M.Sc. Sebastian Karius studied computer science at the Martin Luther University Halle-Wittenberg. At this university, he is a doctoral student and research assistant at the Institute of Computer Science. There he is researching in the field of network security. He further works as a research assistant at the Harz University of Applied Sciences, where he focuses on eID applications. Besides network security, his further research interests are web security, machine learning and computer networks.

M.Sc. Mandy Knöchel studied Computer Science at the Martin Luther University Halle-Wittenberg, Germany. She is a PhD student and research assistant at the Institute for Computer Science at the Martin Luther University Halle-Wittenberg. Her research interests include vulnerability analysis, web and network security, machine learning and cybersecurity education.

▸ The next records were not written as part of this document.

--- config.mk ---
export PLATFORM = sky130hd
export DESIGN_NAME = regfile_dump_unit
export DESIGN_NICKNAME = d
export VERILOG_FILES = /design/src/rtl/regfile_dump_unit.sv
export SDC_FILE = /design/constraint.sdc
export NUM_CORES = 1
export LEC_CHECK = 0
export ABC_CLOCK_PERIOD_IN_PS = 1700
export CAP_MARGIN = 20
export CORE_AREA = 2 2 77 79
export DETAILED_ROUTE_END_ITERATION = 10
export DIE_AREA = 0 0 79 81
export PLACE_DENSITY = 0.83
export SLEW_MARGIN = 25
export SYNTH_ARGS = -nofsm -noshare
export SYNTH_HDL_FRONTEND = slang
export SYNTH_SLANG_ARGS = --single-unit
export TNS_END_PERCENT = 100
--- constraint.sdc ---
create_clock -name clk -period 1.7 [get_ports clk]
set_input_delay 0.17 -clock clk [delete_from_list [all_inputs] [get_ports clk]]
set_output_delay 0.17 -clock clk [all_outputs]
set_load 0.02 [all_outputs]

Sascha Heße has a master’s degree in Computer Science. He graduated from Martin Luther University Halle-Wittenberg, where he has since been working as a research assistant on various projects. His research interests include any forms of machine learning (esp. handwritten text recognition), security aspects of IoT devices, network traffic analysis as well as anything related to Digital Humanities.

M. Sc. Tim Reiprich studied computer science at Martin Luther University Halle-Wittenberg. Afterwards he worked there as a research assistant as part of an IT security project. Since this year he works at Otto-von-Goericke-University Magdeburg as a research assistant and is engaged in the forensic investigation of websites. His research interests are networks, IT security and machine learning.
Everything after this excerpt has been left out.